Using Google Analytics to Detremine Who Visited the Site

Customer and visitors alike visit your site but your Google Analytics reports show you aggregate numbers to show how many visits came, from what sources, how many of the viewed a certain page etc.   But these reports don’t tell who visited your site, weather that is an existing customer or someone who has not purchased anything yet etc.

However, there is a way in Google Analytics that allows you to know “Who” visited the site, what sources they used, what pages they saw etc.

Setting Customer ID in Google Analytics

If you store your customer records in a database or CRM solution then you assign each customer and ID that identifies each individual customer.  Assuming you this ID for individual available either in a cookie or in the web session when that individual comes to your site.  You can extract that ID from the cookie or session and pass it to Google Analytics using visitor level custom variable as shown below to get individual level reporting.

_gaq.push(['_setCustomVar',index, name, value, opt_scope]);

(Note: You can get more information about Custom Variable at http://code.google.com/apis/analytics/docs/tracking/gaTrackingCustomVariables.html)

Example

Let’s assume that we have that we have a customer “John Doe” identified by customer id 21590 in the database. Let’s further assume that this value is available to us in the visitors online session.

Let’s use the name “UserID” for this custom variable. The slot we will use to store this variable is 3 (You can use whatever slot is available but I decided to store it in slot number 3). The opt_scope is 1 for a Visitor Level custom variable

So the values that we need to set are

index = 1

name = UserID

value = 21590

opt_scope = 1

The way you will set is

_gaq.push(['_setCustomVar',1, "UserID", "21590", 1]);

Once Google Analytics collects the data you can start to see this data in your Google Analytics reports.

 

Note: Google Analytics does not allow you to pass in PII (Personally Identifiable Information) data but an id, which on its own does not tell you anything about the person is not PII in my opinion. Google Analytic does not clarify if you can use it or not so use it at your own discretion or consult Google Analytics, if they respond.

 

 

Comments

  1. It’s a gray area, but in my opinion an ID allows you to personally identify a customer, and is therefore a PII. Otherwise the terms of use would simply say “do not store names”.

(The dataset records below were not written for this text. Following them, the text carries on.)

`config.mk`:
```
export PLATFORM = sky130hd
export DESIGN_NAME = axi_master_rd
export DESIGN_NICKNAME = d
export VERILOG_FILES = /design/src/rtl/axi_master_rd.sv
export SDC_FILE = /design/constraint.sdc
export NUM_CORES = 1
export LEC_CHECK = 0
export BUFFER_PORTS_ARGS = -buffer_cell sky130_fd_sc_hd__buf_2
export CAP_MARGIN = 20
export CORE_MARGIN = 1
export CORE_UTILIZATION = 30
export DETAILED_ROUTE_END_ITERATION = 12
export PLACE_DENSITY = 0.65
export SYNTH_ARGS = -nofsm -noshare
export SYNTH_HDL_FRONTEND = slang
export SYNTH_SLANG_ARGS = --single-unit
```
`constraint.sdc`:
```
create_clock -name clk -period 2.13 [get_ports clk]
set_clock_uncertainty 0.2 [all_clocks]
set_input_delay 0.1065 -clock clk [delete_from_list [all_inputs] [get_ports clk]]
set_output_delay 0.1065 -clock clk [all_outputs]
set_load 0.01 [all_outputs]
```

    However, I believe GA Premium does allow storing PII.

    • GAPremium says:

      The same argument can be made for transaction id in eCommerce tracking where you even have the city and state information. So like you said, it is a grey area. Those who have used it have not been questioned.

  2. The T&C’s for GA do not allow you to use a unique key to reference PII data by “any source” so while the above does work unfortunately it will break the t&c’s. Premium however does however let you do so via just that method.

    You will not (and will not allow any third party to) use the Service to track or collect personally identifiable information of Internet users, nor will You (or will You allow any third party to) associate any data gathered from Your website(s) (or such third parties’ website(s)) with any personally identifying information from any source as part of Your use (or such third parties’ use) of the Service.